Site visit durations will vary depending on the size and complexity of the entity, but OCR expects that most will take between 3 and 10 days. During the site visit, OCR explains that “auditors will interview key personnel and observe processes and operations to help determine compliance.” OCR’s explanation of the audit process does not provide any further detail what site visits will entail, it is worth noting that interviews of “key personnel” are not specifically limited to personnel who are directly involved in the creation or maintenance of compliance strategies and materials. OCR’s guidance also includes a link to the GAO “yellowbook” containing government auditing standards.
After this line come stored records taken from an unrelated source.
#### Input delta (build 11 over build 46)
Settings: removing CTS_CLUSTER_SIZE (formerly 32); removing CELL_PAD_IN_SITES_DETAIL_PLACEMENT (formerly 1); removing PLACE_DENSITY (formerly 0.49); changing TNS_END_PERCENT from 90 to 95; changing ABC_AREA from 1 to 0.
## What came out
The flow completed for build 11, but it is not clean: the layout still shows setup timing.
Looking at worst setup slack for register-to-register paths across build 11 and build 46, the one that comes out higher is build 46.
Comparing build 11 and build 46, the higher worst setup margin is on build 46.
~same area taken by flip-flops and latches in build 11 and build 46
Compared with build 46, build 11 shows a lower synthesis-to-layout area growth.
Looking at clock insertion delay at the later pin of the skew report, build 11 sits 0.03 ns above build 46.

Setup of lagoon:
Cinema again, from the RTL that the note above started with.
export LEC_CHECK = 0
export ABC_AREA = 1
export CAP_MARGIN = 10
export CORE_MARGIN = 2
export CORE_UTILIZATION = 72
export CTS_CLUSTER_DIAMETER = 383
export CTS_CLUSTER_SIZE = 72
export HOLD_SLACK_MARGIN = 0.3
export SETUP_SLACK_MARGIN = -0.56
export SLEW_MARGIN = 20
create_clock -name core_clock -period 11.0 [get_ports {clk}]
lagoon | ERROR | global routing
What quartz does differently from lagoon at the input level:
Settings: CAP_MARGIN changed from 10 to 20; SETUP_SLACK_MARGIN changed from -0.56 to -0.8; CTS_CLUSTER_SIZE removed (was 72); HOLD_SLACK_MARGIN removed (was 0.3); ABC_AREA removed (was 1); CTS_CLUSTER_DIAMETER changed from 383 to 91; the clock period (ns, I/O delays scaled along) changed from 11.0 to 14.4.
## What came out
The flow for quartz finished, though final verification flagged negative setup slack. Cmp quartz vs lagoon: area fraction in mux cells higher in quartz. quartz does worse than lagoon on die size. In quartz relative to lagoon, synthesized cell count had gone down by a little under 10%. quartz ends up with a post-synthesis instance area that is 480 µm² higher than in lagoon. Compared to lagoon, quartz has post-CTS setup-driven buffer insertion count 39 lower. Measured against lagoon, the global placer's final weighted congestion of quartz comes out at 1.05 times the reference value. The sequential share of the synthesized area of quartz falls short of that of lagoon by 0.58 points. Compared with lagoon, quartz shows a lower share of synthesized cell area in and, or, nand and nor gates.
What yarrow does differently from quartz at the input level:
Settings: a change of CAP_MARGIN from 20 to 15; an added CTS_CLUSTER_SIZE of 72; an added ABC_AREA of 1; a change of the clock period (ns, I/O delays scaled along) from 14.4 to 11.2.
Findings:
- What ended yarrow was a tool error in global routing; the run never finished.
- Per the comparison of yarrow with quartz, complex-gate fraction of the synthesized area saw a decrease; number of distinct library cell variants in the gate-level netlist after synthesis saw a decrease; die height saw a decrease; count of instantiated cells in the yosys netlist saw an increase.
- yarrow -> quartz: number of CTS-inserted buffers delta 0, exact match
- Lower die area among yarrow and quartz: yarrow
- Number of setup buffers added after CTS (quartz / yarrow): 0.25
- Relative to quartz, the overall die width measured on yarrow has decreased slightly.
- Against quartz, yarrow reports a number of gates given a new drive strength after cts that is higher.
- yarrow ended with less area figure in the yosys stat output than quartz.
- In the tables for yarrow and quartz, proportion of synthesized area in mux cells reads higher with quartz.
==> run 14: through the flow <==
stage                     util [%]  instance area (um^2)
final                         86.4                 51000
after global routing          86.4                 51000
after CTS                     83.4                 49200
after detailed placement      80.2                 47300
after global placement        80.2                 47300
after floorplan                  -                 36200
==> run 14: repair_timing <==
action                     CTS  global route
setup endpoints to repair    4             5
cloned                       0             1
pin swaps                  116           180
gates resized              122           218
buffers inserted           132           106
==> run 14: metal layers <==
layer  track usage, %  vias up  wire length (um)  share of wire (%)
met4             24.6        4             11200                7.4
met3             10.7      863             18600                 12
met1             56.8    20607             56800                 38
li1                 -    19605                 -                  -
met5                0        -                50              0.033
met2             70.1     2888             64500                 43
== job 101 ==
==> flow/design.v (excerpt) <==
module complex_multiplier
    #(parameter integer     OPERAND_WIDTH_A = 16,  
      parameter integer     OPERAND_WIDTH_B = 16,  
      parameter integer     OPERAND_WIDTH_OUT = 32,   
      parameter integer     STAGES = 6,   
      parameter             BLOCKING = 0,
      parameter             ROUND_MODE = 0,
      parameter integer     GROWTH_BITS = 0,   
      parameter             BYTE_ALIGNED = 1,
      localparam            EFF_PORT_WIDTH_A = BYTE_ALIGNED ? ((OPERAND_WIDTH_A*2+15)/16)*16 : OPERAND_WIDTH_A * 2,
      localparam            EFF_PORT_WIDTH_B = BYTE_ALIGNED ? ((OPERAND_WIDTH_B*2+15)/16)*16 : OPERAND_WIDTH_B * 2,
      localparam            EFF_PORT_WIDTH_OUT = BYTE_ALIGNED ? ((OPERAND_WIDTH_OUT*2+15)/16)*16 : OPERAND_WIDTH_OUT * 2
    )
    (   
        input                                           aclk,
        input                                           aresetn,
		input                                           rounding_cy,
        input               [EFF_PORT_WIDTH_A - 1 : 0]    s_axis_a_tdata,
        output reg                                      s_axis_a_tready,
        input                                           s_axis_a_tvalid,
        input               [EFF_PORT_WIDTH_B - 1 : 0]    s_axis_b_tdata,
        output reg                                      s_axis_b_tready,
        input                                           s_axis_b_tvalid,
        output reg  		[EFF_PORT_WIDTH_OUT - 1 : 0]  m_axis_dout_tdata,
        output reg                                      m_axis_dout_tvalid,
        input                                           m_axis_dout_tready
        );
clock: 5.99 ns
lec_check: 0
cap_margin: 20
core_aspect_ratio: 0.7
core_margin: 2
core_utilization: 70
cts_cluster_diameter: 253
cts_cluster_size: 17
slew_margin: 20
run.sh (not shown) runs the stock make flow with config.mk's settings and CLKGATE_MAP_FILE=.
Although it ran to completion, job 101 produced a layout that fails the final checks because of negative setup slack.
==> trial 9: inputs <==
==> flow/design.v (excerpt) <==
module pipelined(
    input  wire              clk,
    input  wire              rst,
    input  wire              in_valid,
    output wire              in_ready,
    input  wire signed [15:0] a,
    input  wire signed [15:0] b,
    input  wire signed [15:0] c,
    input  wire signed [15:0] d,
    input  wire signed [15:0] e,
    output reg               out_valid,
    input  wire              out_ready,
    output reg signed [31:0]  y
);
export LEC_CHECK = 0
export CAP_MARGIN = 20
export CORE_MARGIN = 2
export CORE_UTILIZATION = 61
export SETUP_SLACK_MARGIN = 1.56
export SLEW_MARGIN = 20
create_clock -name core_clock -period 5.9 [get_ports {clk}]
run.sh (not shown) runs the stock make flow with config.mk's settings and CLKGATE_MAP_FILE=.
==> build 39 (differences from trial 9) <==
- CORE_UTILIZATION: 61 -> 46
- CTS_CLUSTER_DIAMETER: unset -> 246
- CTS_CLUSTER_SIZE: unset -> 100
- PLACE_DENSITY: unset -> 0.75
- SETUP_SLACK_MARGIN: 1.56 -> -0.79
==> flow/constraint.sdc (replaced) <==
create_clock -name core_clock -period 8.0 [get_ports {clk}]
set_input_delay 1.6000 -clock core_clock [delete_from_list [all_inputs] [get_ports {clk}]]
set_output_delay 1.6000 -clock core_clock [all_outputs]
set_load 0.01 [all_outputs]
==> impl_metrics.yaml <==
# implementation run metrics
drt:
  met1_length_mm: 27.77
  via_per_inst: 5.230
  wl_met2_mm: 31.89
cells_and_area:
  area_delta_synth_final_pct: 12.03
clocking:
  postCtsResizedCells: 0
grt:
  grt_pass1_vias: 22480
run_status:
  status: "finished clean"
Source of the figures above: build 39
## run A
==> flow/design.v (excerpt) <==
module alu_top(CLK, OP1, OP2, OPRN, OUT, ZERO);
	input CLK;
	input [31:0] OP1;
	input [31:0] OP2;
	input [5:0] OPRN;
	output [31:0] OUT;
	output ZERO;
	reg [31:0] op1_q, op2_q;
	reg [5:0] oprn_q;
	reg [31:0] out_q;
	reg zero_q;
	wire [31:0] alu_out;
	wire alu_zero;
	ALU alu_inst(alu_out, alu_zero, op1_q, op2_q, oprn_q);
	always @(posedge CLK) begin
		op1_q <= OP1;
		op2_q <= OP2;
		oprn_q <= OPRN;
		out_q <= alu_out;
		zero_q <= alu_zero;
	end
	assign OUT = out_q;
	assign ZERO = zero_q;
endmodule
Size: roughly 3200 cells after synthesis, ~100 flip-flops.
clock: 24.7 ns
lec_check: 0
abc_area: 1
cap_margin: 15
core_margin: 7
core_utilization: 63
cts_cluster_size: 12
min_routing_layer: met2
place_density_lb_addon: 0.24
setup_slack_margin: 5.0
slew_margin: 20
tns_end_percent: 50
run.sh (not shown) runs the stock make flow with config.mk's settings and CLKGATE_MAP_FILE=.
Seen in the log of run A: GRT-0116 during global routing, after which the run never completed.
Modified inputs, run B compared to run A
# run A
export LEC_CHECK = 0
export ABC_AREA = 1
export CAP_MARGIN = 15
export CORE_MARGIN = 7
export CORE_UTILIZATION = 63
export CTS_CLUSTER_SIZE = 12
export MIN_ROUTING_LAYER = met2
export PLACE_DENSITY_LB_ADDON = 0.24
export SETUP_SLACK_MARGIN = 5.0
export SLEW_MARGIN = 20
export TNS_END_PERCENT = 50
create_clock -name core_clock -period 24.7 [get_ports {CLK}]
# run B
export LEC_CHECK = 0
export CAP_MARGIN = 20
export CORE_MARGIN = 7
export CORE_UTILIZATION = 63
export SETUP_SLACK_MARGIN = 5.0
export SLEW_MARGIN = 20
create_clock -name core_clock -period 24.7 [get_ports {CLK}]
==> comparison <==
- Run B finished all stages; however, its layout fails the closing checks, the failures being negative setup slack.
- Synthesized chip area reported by yosys in run B is about 2.6% lower than in run A
- Summary of run B over run A: post-cts sizing count went down, adder and majority cell fraction of the synthesized area went up, die size went down.
Setup changes, run B to run C
# run B
export LEC_CHECK = 0
export CAP_MARGIN = 20
export CORE_MARGIN = 7
export CORE_UTILIZATION = 63
export SETUP_SLACK_MARGIN = 5.0
export SLEW_MARGIN = 20
create_clock -name core_clock -period 24.7 [get_ports {CLK}]
# run C
export LEC_CHECK = 0
export CAP_MARGIN = 20
export CORE_MARGIN = 2
export CORE_UTILIZATION = 65
export SETUP_SLACK_MARGIN = -2.0
export SLEW_MARGIN = 20
create_clock -name core_clock -period 28.0 [get_ports {CLK}]
### Flow results
- As of run C, instance area at placement had fallen by a few percent compared to run B.
- Reported for run C and run B, number of distinct library cells after synthesis turned out identical to the last digit.
- Run C | ERROR | global routing
- Relative to run B, the area of the core of run C is lower by 2.8%.
- Die outline area of run C falls short of that of run B by more than 10%.
- Run C vs run B — number of cells after detailed placement dropped 48.
- Floorplan utilization delta for run C relative to run B: 1.9 points higher
Edits applied to the flow inputs when going from run C to run D:
# run C
export LEC_CHECK = 0
export CAP_MARGIN = 20
export CORE_MARGIN = 2
export CORE_UTILIZATION = 65
export SETUP_SLACK_MARGIN = -2.0
export SLEW_MARGIN = 20
create_clock -name core_clock -period 28.0 [get_ports {CLK}]
# run D
export LEC_CHECK = 0
export CAP_MARGIN = 20
export CORE_MARGIN = 2
export CORE_UTILIZATION = 58
export SLEW_MARGIN = 20
create_clock -name core_clock -period 24.2 [get_ports {CLK}]
Notes after the runs:
Synthesized flop and latch total came out exactly the same in run C and run D. Of run C and run D, none finishes clean. Effective utilization at floorplan, run C and run D: lower on run D. Number of setup buffers added after CTS is higher on run D. Comparing run C against run D, there is no change at all in maximum clock path buffer count. Any difference in area after synthesis between run C and run D is small enough to ignore. The die used by run D is larger than the one used by run C. Die outline height, run D vs run C: up by a few percent. [compare] base=run C new=run D: core footprint now sits higher; die extent in x has increased; number of core rows now larger.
Following the site visit, the OCR’s audit contractor will prepare, and make available to the audited provider, a draft audit report. Final audit reports will generally, according to OCR, “describe how the audit was conducted, what the findings were and what actions the covered entity is taking in response to those findings.” The covered entities “actions” will be added to the report after the entity has had the opportunity to discuss “concerns” identified in the report, and to describe to the auditor corrective actions taken to address those “concerns.” The covered entities response, however, will, like the response to the auditor’s initial document request, be expected within ten business days. The final audit report, which will be submitted to OCR, will then contain an explanation of the steps the entity took to resolve any identified problems and identify the entities “best practices.” OCR implies that some, but not necessarily all, final audit report findings will be made public; as OCR explains, it will “broadly share best practices gleaned through the audit process and guidance targeted to observed compliance challenges.”
OCR’s explanation of the protocol takes pains to make clear that the audit process is not intended, at least primarily, as an enforcement tool. As OCR explained,
Audits are primarily a compliance improvement activity…The aggregated results of the audits will enable OCR to better understand compliance efforts with particular aspects of the HIPAA Rules. Generally, OCR will use the audit reports to determine what types of technical assistance should be developed, and what types of corrective action are most effective.
OCR’s explanation also makes clear, however, that OCR will take steps to follow up where “serious compliance issues” are identified. In those instances, OCR explains that it “OCR may initiate a compliance review to address the problem.” OCR’s explanation also makes it clear that it “expect[s] covered entities to provide the auditors their full cooperation and support and remind[s] them of their cooperation obligations under the HIPAA Enforcement Rule.”
OCR’s description of the protocol makes clear that, at least for now, that HIPAA audits will be conducted primarily as a means to identify vulnerabilities common to many provider types and to identify best practices to address those vulnerabilities. Covered entities, however, should do what they can now to ensure that they are prepared to respond in a timely fashion to both the auditor’s initial document requests and the auditor’s draft findings. In both cases, entities will have only ten days to respond. Early preparation will also ensure that entities are prepared to provide auditors their “full cooperation and support” in a manner that will make any required audit processes proceed as smoothly as possible.
Business associates, which will apparently be targeted at a later stage of the audit process, should take note. Business Associates are “newer to the game” and may not have as robust a HIPAA compliance infrastructure as providers. It is clear that the OCR will pursue clear violations of HIPAA, such as a lack of a comprehensive risk assessment and policies and procedures for physical, administrative and electronic security of ePHI.